Microstructure representation and material characterization for multiscale finite element simulations of local mechanical behavior in damaged metallic structures

Prediction of scatter on the mechanical behavior of metallic materials due to microstructural heterogeneity is important, particularly for damaged metallic structures, where degradation mechanisms such as fatigue can be very sensitive to microstructure variability, which is also a contributing factor to the scatter observed in the fatigue response of metallic materials. Two-dimensional (2D) and Three-dimensional (3D) representations of microstructures of 2xxx Al alloys are created via a combination of dual-scale serial sectioning techniques, with a smaller scale for particles and a larger scale for grains, Electron Backscattering Diffraction (EBSD) and available meshing and volume reconstruction software. In addition, "artificial" representations of the grains are also built from measurements of the crystallography and the geometry of the grains in representative cross sections of the samples.
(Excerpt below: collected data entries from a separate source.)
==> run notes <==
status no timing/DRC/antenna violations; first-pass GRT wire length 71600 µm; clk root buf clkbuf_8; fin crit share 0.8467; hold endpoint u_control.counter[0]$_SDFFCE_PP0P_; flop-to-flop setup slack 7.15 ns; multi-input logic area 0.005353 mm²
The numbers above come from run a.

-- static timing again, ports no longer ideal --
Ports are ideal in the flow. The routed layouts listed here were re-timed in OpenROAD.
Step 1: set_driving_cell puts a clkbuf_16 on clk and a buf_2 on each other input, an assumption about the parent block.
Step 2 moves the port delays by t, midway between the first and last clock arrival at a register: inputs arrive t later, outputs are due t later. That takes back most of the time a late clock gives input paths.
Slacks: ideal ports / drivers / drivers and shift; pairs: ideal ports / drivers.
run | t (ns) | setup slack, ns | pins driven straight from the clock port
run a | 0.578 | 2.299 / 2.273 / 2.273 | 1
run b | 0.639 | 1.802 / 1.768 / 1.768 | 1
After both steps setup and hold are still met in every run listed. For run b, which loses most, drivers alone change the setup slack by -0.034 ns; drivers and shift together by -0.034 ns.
This is an optimization exercise on Yosys and OpenROAD, whose aim is small area, not a production implementation.
The RTL was checked by simulation tests, not by an equivalence proof against the original design.
No driver is modelled on the clock port, so clocking that relies on it looks cheaper here than on a real chip.
No activity file was given, so power comes from the tool's default toggle rates.

==> flow/design.v <==
module AHB_master(
	input wire HCLK,
	input wire HRESET_n,
	input wire d_EN,
	input wire d_busy,
	input wire d_write,
	input wire [31:0] d_wdata,
	input wire [2:0] d_burst,
	input wire [31:0] d_addr,
	input wire [2:0] d_size,
	input wire d_burst_stop,
	input wire HREADY,
	input wire HRESP,
	input wire [31:0] HRDATA,
	output reg [31:0] HADDR,
	output reg [2:0] HBURST,
	output reg [2:0] HSIZE,
	output reg [1:0] HTRANS,
	output reg [31:0] HWDATA,
	output reg HWRITE
);
	reg [31:0] pending_data;  
	reg [4:0] burst_count;
	wire [4:0] count_next = {burst_count[3:0],
		burst_count[4] ^ burst_count[2] ^ (burst_count[3:0] == 4'b0000)};
	wire st_idle = (HTRANS == 2'b00);
	wire st_busy = (HTRANS == 2'b01);
	wire act     = HTRANS[1];
	wire hb_zero = (HBURST == 3'b000);
	wire hb_incr = (HBURST == 3'b001);
	wire st_burst = act & ~hb_zero;
	wire err = HRESP & ~HREADY;
	reg cnt_hit;
	always @(*) begin
		case (HBURST)
			3'b011: cnt_hit = (burst_count == 5'd9);
			3'b101: cnt_hit = (burst_count == 5'd22);
			3'b111: cnt_hit = (burst_count == 5'd28);
			default: cnt_hit = (burst_count == 5'd0);
		endcase
	end
	wire endc = hb_incr ? d_burst_stop : cnt_hit;
	wire busy_stop = ~d_busy & hb_incr & d_burst_stop & ~HREADY;
	wire load = st_idle
	          | (act & ~hb_zero & ((HREADY & endc) | err))
	          | (act & hb_zero & (HREADY | HRESP))
	          | (st_busy & (err | busy_stop));
	wire step = st_burst & HREADY & ~endc;
	wire bstep = st_busy & ~err & ~d_busy & ~busy_stop;
	wire go = d_EN & ~err;
	wire [1:0] new_trans = go ? (((|d_burst) & d_busy) ? 2'b01 : 2'b10) : 2'b00;
	wire [7:0] sz;    
	wire [8:0] ones;  
	genvar k;
	generate
		for (k = 0; k < 8; k = k + 1) begin : g_sz
			assign sz[k] = (HSIZE == k);
		end
	endgenerate
	assign ones[0] = sz[0];
	generate
		for (k = 1; k < 9; k = k + 1) begin : g_ones
			if (k < 8)
				assign ones[k] = sz[k] | (ones[k-1] & HADDR[k-1]);
			else
				assign ones[k] = ones[k-1] & HADDR[k-1];
		end
	endgenerate
	wire [7:0] blk;  
	wire [7:0] cin;  
	generate
		for (k = 0; k < 8; k = k + 1) begin : g_blk
			assign blk[k] = &HADDR[4*k+3:4*k];
		end
	endgenerate
	assign cin[0] = sz[0];
	assign cin[1] = ones[4];
	assign cin[2] = ones[8];
	generate
		for (k = 3; k < 8; k = k + 1) begin : g_cin
			assign cin[k] = cin[k-1] & blk[k-1];
		end
	endgenerate
	wire [31:0] tog;
	generate
		for (k = 0; k < 32; k = k + 1) begin : g_tog
			if (k % 4 == 0)
				assign tog[k] = step & cin[k/4];
			else if (k < 8)
				assign tog[k] = (step & sz[k]) | (tog[k-1] & HADDR[k-1]);
			else
				assign tog[k] = tog[k-1] & HADDR[k-1];
		end
	endgenerate
	always @(posedge HCLK or negedge HRESET_n) begin
		if (!HRESET_n) begin
			HTRANS <= 2'b0;
			HWRITE <= 1'b0;
			HADDR <= 32'b0;
			HSIZE <= 3'b0;
			HBURST <= 3'b0;
			HWDATA <= 32'b0;
		end else begin
			if (act & HREADY & HWRITE)
				HWDATA <= pending_data;
			if (load) begin
				HWRITE <= d_write;
				HADDR <= d_addr;
				HBURST <= d_burst;
				HSIZE <= d_size;
				HTRANS <= new_trans;
			end else begin
				HADDR <= HADDR ^ tog;
			end
			if (step) begin
				HTRANS <= d_busy ? 2'b01 : 2'b11;
			end else if (~load & bstep) begin
				HTRANS <= (burst_count == 5'd0) ? 2'b10 : 2'b11;
			end
		end
	end
	always @(posedge HCLK) begin
		if (load | step)
			pending_data <= d_wdata;
		if (load)
			burst_count <= {4'b0, ~d_busy};
		else if ((step & ~d_busy) | bstep)
			burst_count <= count_next;
	end
endmodule
Settings: LEC_CHECK=0, CAP_MARGIN=20, CORE_MARGIN=2, CORE_UTILIZATION=40, CTS_BUF_LIST=sky130_fd_sc_hd__clkbuf_8, SLEW_MARGIN=20; clock period 4.0 ns.
standard.sh (not shown) runs the stock make flow with config.mk's settings and CLKGATE_MAP_FILE= SYNTH_SCRIPT=/design/flow/synth_recipe.tcl, a recipe that flattens the netlist after the stock synthesis.
==> flow/flow/run.sh <==
#!/bin/bash
# The standard layout with three changes: abc maps the logic with an
# area-oriented script (flow/area.abc), ports get the smallest buffer, and
# CTS uses clkbuf_8 without dummy loads.
set -o pipefail
here=$(pwd)
export AREA_ABC_SCRIPT=$here/flow/area.abc
export BUFFER_PORTS_ARGS="-buffer_cell sky130_fd_sc_hd__buf_1"
export CTS_ARGS="-sink_clustering_enable -sink_clustering_levels 1 -sink_clustering_size 30 -sink_clustering_max_diameter 300 -repair_clock_nets -buf_list sky130_fd_sc_hd__clkbuf_8 -dont_use_dummy_load"
sed "s#SYNTH_SCRIPT=[^ ]*#SYNTH_SCRIPT=$here/flow/my_synth.tcl#" standard.sh > my_standard.sh
bash my_standard.sh > standard.log 2>&1
==> flow/flow/area.abc <==
strash
&get -n
&st
&syn2
&dch -f
&nf -R 1000
&put
strash
&get -n
&st
&syn2
&dch -f
&nf -R 1000
&put
topo
==> flow/flow/my_synth.tcl <==
proc synth {args} { yosys synth -nofsm -noshare {*}$args }
# synth_recipe.tcl with one change: abc maps with flow/area.abc instead of ORFS's script.
proc abc {args} { set i [lsearch $args -script]; if {$i >= 0} { lset args [expr {$i+1}] $::env(AREA_ABC_SCRIPT) }; yosys abc {*}$args }
source $::env(SCRIPTS_DIR)/synth.tcl
# left out here: clear keep_hierarchy, flatten, clean up, hide names made inside functions, write 1_2_yosys.v
Then changed:
--- a/flow/flow/run.sh
+++ b/flow/flow/run.sh
@@ -8,3 +8,3 @@
 export BUFFER_PORTS_ARGS="-buffer_cell sky130_fd_sc_hd__buf_1"
-export CTS_ARGS="-sink_clustering_enable -sink_clustering_levels 1 -sink_clustering_size 30 -sink_clustering_max_diameter 300 -repair_clock_nets -buf_list sky130_fd_sc_hd__clkbuf_8 -dont_use_dummy_load"
+export CTS_ARGS="-sink_clustering_enable -repair_clock_nets -buf_list sky130_fd_sc_hd__clkbuf_8 -dont_use_dummy_load"
 sed "s#SYNTH_SCRIPT=[^ ]*#SYNTH_SCRIPT=$here/flow/my_synth.tcl#" standard.sh > my_standard.sh
=>
- setup slack is unchanged
- final area is unchanged
- via count does not change
- critical path depth does not change
- cell count stays the same
- register-to-register slack barely changes
What follows belongs to an exercise in optimizing a design on an open flow for small area; a production flow would make more cautious choices. At most, simulation tests tie the RTL to the original design; equivalence was not proved. Power and IR drop assume default switching activity. The clock port is modelled as an ideal driver; clocking choices that lean on that would not hold on a real chip.

## max_pooling2x2
module max_pooling2x2 
	#(	parameter DATA_WIDTH = 32,
		parameter IMAGE_WIDTH = 28)
	(	clk,
		rst_n,
		i_valid,
		i_data,
		o_data,
		o_valid
	);
Size: ~610 cells after synthesis, about 460 flip-flops, ~15000 um^2 of cells after synthesis.
Settings: LEC_CHECK=0, CAP_MARGIN=0, CORE_MARGIN=2, CORE_UTILIZATION=70, SLEW_MARGIN=0, SYNTH_HIERARCHICAL=1, SYNTH_MINIMUM_KEEP_SIZE=0; clock period 30.0 ns.
standard.sh (not shown) runs the stock make flow with config.mk's settings and CLKGATE_MAP_FILE= SYNTH_SCRIPT=/design/flow/synth_recipe.tcl, a recipe that flattens the netlist after the stock synthesis.
==> flow/flow/run.sh <==
#!/bin/bash
# Own layout flow: the standard synthesis, then every combinational cell
# set to its smallest drive strength (placement repair sizes up what needs
# it), then the standard layout with minimum-size port buffers and a
# clock tree built from fewer, larger clusters.
set -euo pipefail
LIB=$FLOW_HOME/platforms/$FLOW_PLATFORM/lib/sky130_fd_sc_hd__tt_025C_1v80.lib
RES=orfs/results/$FLOW_PLATFORM/max_pooling2x2/base

bash standard.sh synth > synth.log 2>&1
python3 flow/downsize.py "$LIB" $RES/1_2_yosys.v > downsize.log 2>&1

export BUFFER_PORTS_ARGS="-buffer_cell sky130_fd_sc_hd__buf_1"
export CTS_ARGS="-sink_clustering_enable -repair_clock_nets -sink_clustering_size 30 -sink_clustering_max_diameter 100 -buf_list sky130_fd_sc_hd__clkbuf_16 -dont_use_dummy_load"
bash standard.sh finish > layout.log 2>&1
Other scripts of this flow, unchanged in this note and not shown: flow/flow/downsize.py
Change:
--- a/flow/flow/run.sh
+++ b/flow/flow/run.sh
@@ -12,4 +12,4 @@
 
 export BUFFER_PORTS_ARGS="-buffer_cell sky130_fd_sc_hd__buf_1"
-export CTS_ARGS="-sink_clustering_enable -repair_clock_nets -sink_clustering_size 30 -sink_clustering_max_diameter 100 -buf_list sky130_fd_sc_hd__clkbuf_16 -dont_use_dummy_load"
+export CTS_ARGS="-sink_clustering_enable -repair_clock_nets -sink_clustering_size 33 -sink_clustering_max_diameter 100 -buf_list sky130_fd_sc_hd__clkbuf_16 -sink_clustering_buffer sky130_fd_sc_hd__clkbuf_16 -tree_buf sky130_fd_sc_hd__clkbuf_4 -root_buf sky130_fd_sc_hd__clkbuf_4 -dont_use_dummy_load"
 bash standard.sh finish > layout.log 2>&1
--- a/flow/config.mk
+++ b/flow/config.mk
@@ -6,8 +6,8 @@
 export NUM_CORES = 8
 export LEC_CHECK = 0
-export CAP_MARGIN = 0
+export CAP_MARGIN = 20
 export CORE_MARGIN = 2
 export CORE_UTILIZATION = 70
-export SLEW_MARGIN = 0
+export SLEW_MARGIN = 20
 export SYNTH_HIERARCHICAL = 1
 export SYNTH_MINIMUM_KEEP_SIZE = 0
=> Register-to-register slack gets worse by 110 ps. Routed wire length grows by 2.6%. Sequential share of layout area grows by 0.32 points. Setup slack gets better by 110 ps. Flip-flop and latch count does not change. Global-route usage grows by 0.34 points. Clock skew grows by 40 ps. Core utilization shrinks by 0.28 points.
Function was not checked in any run of this note: the RTL went through the layout flow alone.
This design comes from an exercise in tuning for small area on the open sky130 flow, not from production work. Function was checked by simulation only, so behaviour that the tests miss may differ from the original. No activity file was given, so power comes from the tool's default toggle rates.

== v6 ==
==> flow/design.v <==
module flappy_core(
    input clock,
    input resetn,
    input go,
    input fly,
    output reg [8:0] x_vga,
    output reg [6:0] y_vga,
    output reg [2:0] colour_vga,
    output [7:0] count_food,
    output [6:0] hex0,
    output [6:0] hex1
    );
    localparam S_WAIT = 3'd0, S_RESET = 3'd1, S_ERASE = 3'd2,
               S_BIRD = 3'd3, S_FOOD = 3'd4, S_TREE = 3'd5;
    reg [2:0] st, nst;
    reg [10:0] rc;           
    reg [1:0] fc;            
    wire upd1 = (rc == 11'h22c);
    wire upd2 = (fc == 2'd0);
    wire finish, hit;
    always @(*) begin
        case (st)
            S_WAIT:  nst = go ? S_WAIT : S_RESET;
            S_RESET: nst = go ? S_ERASE : S_RESET;
            S_ERASE: nst = finish ? S_FOOD : S_ERASE;
            S_FOOD:  nst = upd1 ? S_BIRD : S_FOOD;
            S_BIRD:  nst = upd1 ? S_TREE : S_BIRD;
            S_TREE:  nst = hit ? S_WAIT : (upd2 ? S_ERASE : S_TREE);
            default: nst = S_ERASE;
        endcase
    end
    always @(posedge clock) begin
        if (!resetn) begin
            st <= S_ERASE;
            fc <= 2'd3;
        end else begin
            st <= nst;
            if (upd1) fc <= fc - 2'd1;
        end
        if (!resetn | upd1) rc <= 11'h7ff;
        else rc <= {rc[9:0], rc[10] ^ rc[8]};
    end
    wire rst = !resetn | (st == S_RESET);    
    wire lv = ((st == S_FOOD) | (st == S_BIRD)) & upd1 | (st == S_TREE) & (hit | upd2);
    wire clr = rst | lv;
    wire m_erase = (st == S_ERASE);
    wire m_bird  = (st == S_BIRD);
    wire m_food  = (st == S_FOOD);
    wire m_tree  = (st == S_TREE);
    wire m_over  = (st == S_WAIT);
    reg fst;                       
    reg [2:0] cx;                  
    reg [1:0] cy;                  
    reg [1:0] round;
    reg [5:0] yh;                  
    reg [6:0] p;                   
    reg [1:0] lead;                
    reg [6:0] ys0, ys1, ys2;       
    reg e, e_d;                    
    reg [6:0] c0, c1, c2;          
    reg [3:0] r4;
    reg [5:0] r6;
    wire [8:0] X = x_vga;
    wire [6:0] Y = y_vga;
    wire [6:0] yb = {yh, 1'b0};
    wire q  = (cx == 3'd0) & (cy == 2'd0);    
    wire s2 = (cx == 3'd1) & (cy == 2'd0);    
    wire rs = (cx == 3'd0) & (cy != 2'd0);    
    wire [1:0] rdec = (round == 2'd0) ? 2'd2 : round - 2'd1;
    wire [1:0] rinc = (round == 2'd2) ? 2'd0 : round + 2'd1;
    wire [1:0] idx = q ? (fst ? 2'd0 : rdec) : round;
    wire [1:0] lead1 = (lead == 2'd2) ? 2'd0 : lead + 2'd1;
    wire [1:0] slot = (idx == lead) ? 2'd0 : (idx == lead1) ? 2'd1 : 2'd2;
    wire [6:0] ysl = (slot == 2'd0) ? ys0 : (slot == 2'd1) ? ys1 : ys2;
    wire f_idx = e & (p[5] ? (slot == 2'd2) : (slot == 2'd0));
    wire X159 = (X == 9'd159);
    reg [8:0] oxk; reg [6:0] oyk; reg [2:0] ock;
    reg [8:0] oend; reg [6:0] oyend;
    always @(*) begin
        if (q) begin
            if (round == 2'd3 || (round == 2'd2 && !X[7])) begin
                oxk = (round == 2'd3) ? 9'd20 : 9'd60;
                oyk = (round == 2'd3) ? 7'd40 : 7'd10;
                ock = 3'b111;
            end else begin
                oxk = 9'd0; oyk = 7'd0; ock = 3'b000;
            end
        end else begin
            oxk = ((round == 2'd2) ? 9'd20 : (round == 2'd3) ? 9'd60 : 9'd0) + {8'd0, s2};
            oyk = (round == 2'd2) ? 7'd40 : (round == 2'd3) ? 7'd10 : 7'd0;
            ock = {3{round[1]}};
        end
        oend  = (round == 2'd2) ? 9'd139 : (round == 2'd3) ? 9'd99 : 9'd159;
        oyend = (round == 2'd2) ? 7'd80 : (round == 2'd3) ? 7'd110 : 7'd120;
    end
    wire olast = (X == oend);
    reg xload, yload, yinc;
    reg [8:0] K;
    reg [6:0] ybase;
    reg [2:0] co;
    always @(*) begin
        xload = 1'b0; yload = 1'b0; yinc = 1'b0;
        K = 9'd0; ybase = 7'd0; co = 3'b011;
        if (m_erase) begin
            xload = fst | X159;
            yload = fst;
            ybase = {1'b0, r6};          
            yinc = X159;
        end else if (m_bird) begin
            xload = (cx[1:0] == 2'd0);
            K = 9'd20;
            yload = q;
            yinc = rs;
            ybase = yb;
            co = 3'b100;
        end else if (m_food | m_tree) begin
            xload = q | s2 | rs;
            case ({m_tree, s2, slot})
                4'b0000: K = 9'd0;    4'b0001: K = 9'd53;  4'b0010: K = 9'd106;
                4'b0100: K = 9'd511;  4'b0101: K = 9'd52;  4'b0110: K = 9'd105;
                4'b1000: K = 9'd2;    4'b1001: K = 9'd55;  4'b1010: K = 9'd108;
                4'b1100: K = 9'd1;    4'b1101: K = 9'd54;  4'b1110: K = 9'd107;
                default: K = 9'bx;
            endcase
            yload = q | s2;
            yinc = rs;
            ybase = ysl;
            co = m_tree ? 3'b010 : f_idx ? 3'b011 : 3'b110;
        end else begin
            xload = q | s2 | rs;
            K = rs ? ((round == 2'd2) ? 9'd20 : (round == 2'd3) ? 9'd60 : 9'd0) : oxk;
            yload = q | s2;
            yinc = rs;
            ybase = oyk;
            co = rs ? {3{round[1]}} : ock;
        end
    end
    wire xdec = m_bird | m_food | m_tree;
    wire [8:0] xa = xload ? ((m_food | m_tree) ? {2'b00, p} : 9'd0) : X;
    wire [8:0] xk = xload ? K : {{8{xdec}}, 1'b1};
    wire [8:0] xo = xa + xk;
    wire [6:0] ya = yload ? ybase : Y;
    reg [6:0] yk;
    always @(*) begin
        if (!yload) yk = {6'd0, yinc};
        else if (m_erase) yk = {3'd0, r4};
        else if (m_tree) yk = 7'd36;
        else if (m_food) yk = 7'd30;
        else yk = 7'd0;
    end
    wire [6:0] yo = ya + yk;
    assign finish = !fst & (X == 9'd158) & (Y == 7'd119);
    always @(posedge clock) begin
        if (rst) begin
            x_vga <= 9'd0; y_vga <= 7'd0; colour_vga <= 3'd0;
        end else begin
            x_vga <= xo; y_vga <= (m_erase & fst) ? 7'd0 : yo; colour_vga <= co;
        end
        fst <= clr | m_erase & finish;
    end
    always @(posedge clock) begin
        if (clr) begin
            cx <= 3'd0; cy <= 2'd0; round <= 2'd0;
        end else if (m_bird | m_food) begin
            cx <= {1'b0, cx[1:0] + 2'd1};
            if (cx[1:0] == 2'd3) begin
                cy <= cy + 2'd1;
                if (cy == 2'd3 && m_food) round <= rinc;
            end
        end else if (m_tree) begin
            cx <= cx + 3'd1;
            if (cx == 3'd7) begin
                if (Y == 7'd119) begin
                    cy <= 2'd0; round <= rinc;
                end else
                    cy <= 2'd1;
            end
        end else if (m_over) begin
            if (round == 2'd0)
                round <= 2'd1;
            else if (olast) begin
                cx <= 3'd0;
                if (Y == oyend) begin
                    cy <= 2'd0;
                    round <= (round == 2'd3) ? 2'd2 : round + 2'd1;
                end else
                    cy <= 2'd1;
            end else
                cx <= (cx == 3'd0) ? 3'd1 : 3'd2;
        end
    end
    wire shift_edge = m_erase & fst;
    wire [5:0] yz = fly ? {~yh[5:1], 1'b1} : yh;
    wire [5:0] yt;
    assign yt[0] = !fly;
    assign yt[1] = fly | yh[0];
    assign yt[2] = yt[1] & yz[1];
    assign yt[3] = yt[2] & yz[2];
    assign yt[4] = yt[3] & yz[3];
    assign yt[5] = yt[4] & yz[4];
    always @(posedge clock) begin
        if (rst) begin
            yh <= 6'd20; p <= 7'd112; lead <= 2'd0;
            ys0 <= 7'd75; ys1 <= 7'd35; ys2 <= 7'd60;
        end else if (shift_edge) begin
            yh <= yh ^ yt;
            if (p == 7'd0) begin
                p <= 7'd53;
                lead <= lead1;
                ys0 <= ys1; ys1 <= ys2; ys2 <= yo;
            end else
                p <= p - 7'd1;
        end
    end
    always @(posedge clock) begin
        if (rst) begin
            r4 <= 4'b1110; r6 <= 6'b111110;
        end else begin
            r4 <= {r4[2:0], r4[2] ^ r4[3]};
            r6 <= {r6[4:0], r6[5] ^ r6[3] ^ r6[2]};
        end
    end
    wire [7:0] d = {1'b0, yb} - {1'b0, ys0};      
    wire d_ge3 = !d[7] & (d[6:0] >= 7'd33);
    wire d_ge2 = !d[7] & (d[6:0] >= 7'd32);
    wire d_near = !d[7] & (d[6:0] >= 7'd27) & (d[6:0] <= 7'd33);
    wire eat = (p >= 7'd17) & (p <= 7'd23) & d_near;
    always @(posedge clock) begin
        if (rst | (p[5] & !p[0])) e <= 1'b0;
        else if (eat) e <= 1'b1;
        e_d <= e;
    end
    wire inc = e & !e_d;
    always @(posedge clock) begin
        if (rst) begin
            c0 <= 7'd0; c1 <= 7'd0; c2 <= 7'd0;
        end else if (inc) begin
            if (lead == 2'd0) c0 <= c0 + 7'd1;
            if (lead == 2'd1) c1 <= c1 + 7'd1;
            if (lead == 2'd2) c2 <= c2 + 7'd1;
        end
    end
    assign count_food = c0 + c1 + c2;
    assign hit = (yb == 7'd0) | (yb == 7'd116) |
                 ((p >= 7'd14) & (p <= 7'd26) & d_ge3) |
                 ((p == 7'd25) & d_ge2);
    hex H0(.hex_digit(count_food[3:0]), .segments(hex0));
    hex H1(.hex_digit(count_food[7:4]), .segments(hex1));
endmodule
module hex(hex_digit, segments);
    input [3:0] hex_digit;
    output reg [6:0] segments;
    always @(*)
        case (hex_digit)
            4'h0: segments = 7'b1000000;
            4'h1: segments = 7'b1111001;
            4'h2: segments = 7'b0100100;
            4'h3: segments = 7'b0110000;
            4'h4: segments = 7'b0011001;
            4'h5: segments = 7'b0010010;
            4'h6: segments = 7'b0000010;
            4'h7: segments = 7'b1111000;
            4'h8: segments = 7'b0000000;
            4'h9: segments = 7'b0011000;
            4'hA: segments = 7'b0001000;
            4'hB: segments = 7'b0000011;
            4'hC: segments = 7'b1000110;
            4'hD: segments = 7'b0100001;
            4'hE: segments = 7'b0000110;
            default: segments = 7'b0001110;
        endcase
endmodule
export LEC_CHECK = 0
export CAP_MARGIN = 20
export CORE_MARGIN = 2
export CORE_UTILIZATION = 40
export SLEW_MARGIN = 20
create_clock -name core_clock -period 10.0 [get_ports {clock}]
standard.sh (not shown) runs the stock make flow with config.mk's settings and CLKGATE_MAP_FILE= SYNTH_SCRIPT=/design/flow/synth_recipe.tcl, a recipe that flattens the netlist after the stock synthesis.
==> flow/flow/run.sh <==
#!/bin/bash
# Standard ORFS layout with an area-oriented synthesis mapping and small port buffers.
#  - synthesis: the standard flow's own synthesis script (synth_recipe.tcl), with the abc call
#    given flow/area.script and no adder cells (plain gates for abc)
#  - port buffers: sky130_fd_sc_hd__buf_1
#  - clock tree: clkbuf_8 buffers, no dummy loads
# Each tool's log is in orfs/logs/; this script's own output is in run.log.
set -euo pipefail
HERE=$(pwd)
exec > "$HERE/run.log" 2>&1
cat > "$HERE/my_synth.tcl" <<EOT
proc abc {args} {
  set i [lsearch -exact \$args -script]
  if {\$i >= 0} { lset args [expr {\$i + 1}] $HERE/flow/area.script }
  yosys abc {*}\$args
}
source $HERE/synth_recipe.tcl
EOT
bash standard.sh SYNTH_SCRIPT="$HERE/my_synth.tcl" ADDER_MAP_FILE= \
  "BUFFER_PORTS_ARGS=-buffer_cell sky130_fd_sc_hd__buf_1" \
  "CTS_ARGS=-sink_clustering_enable -repair_clock_nets -dont_use_dummy_load -buf_list sky130_fd_sc_hd__clkbuf_8 -root_buf sky130_fd_sc_hd__clkbuf_8 -sink_clustering_size 24 -sink_clustering_max_diameter 60" \
  finish
==> flow/flow/area.script <==
strash
&get -n
&deepsyn -T 60
&put
&get -n
&dch -f
&nf -R 1000
&put
&get -n
&dch -f
&nf -R 1000
&put
v6 ended with every stage complete and zero timing, DRC or antenna violations.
These measurements are then used to define a Representative Volume Element (RVE) with mechanical properties that are comparable to those in larger length scales, via simulations performed using finite element models of the RVE. In this work, the characteristics of the RVE are varied by introducing changes on either geometry, material properties or both and by "seeding" defects that represent damage (microcraks) or damage precursors (precipitates). Results indicate that models obtained predict the variability on stress fields expected at the local level, due to crystallographic and geometric variability of the microstructure.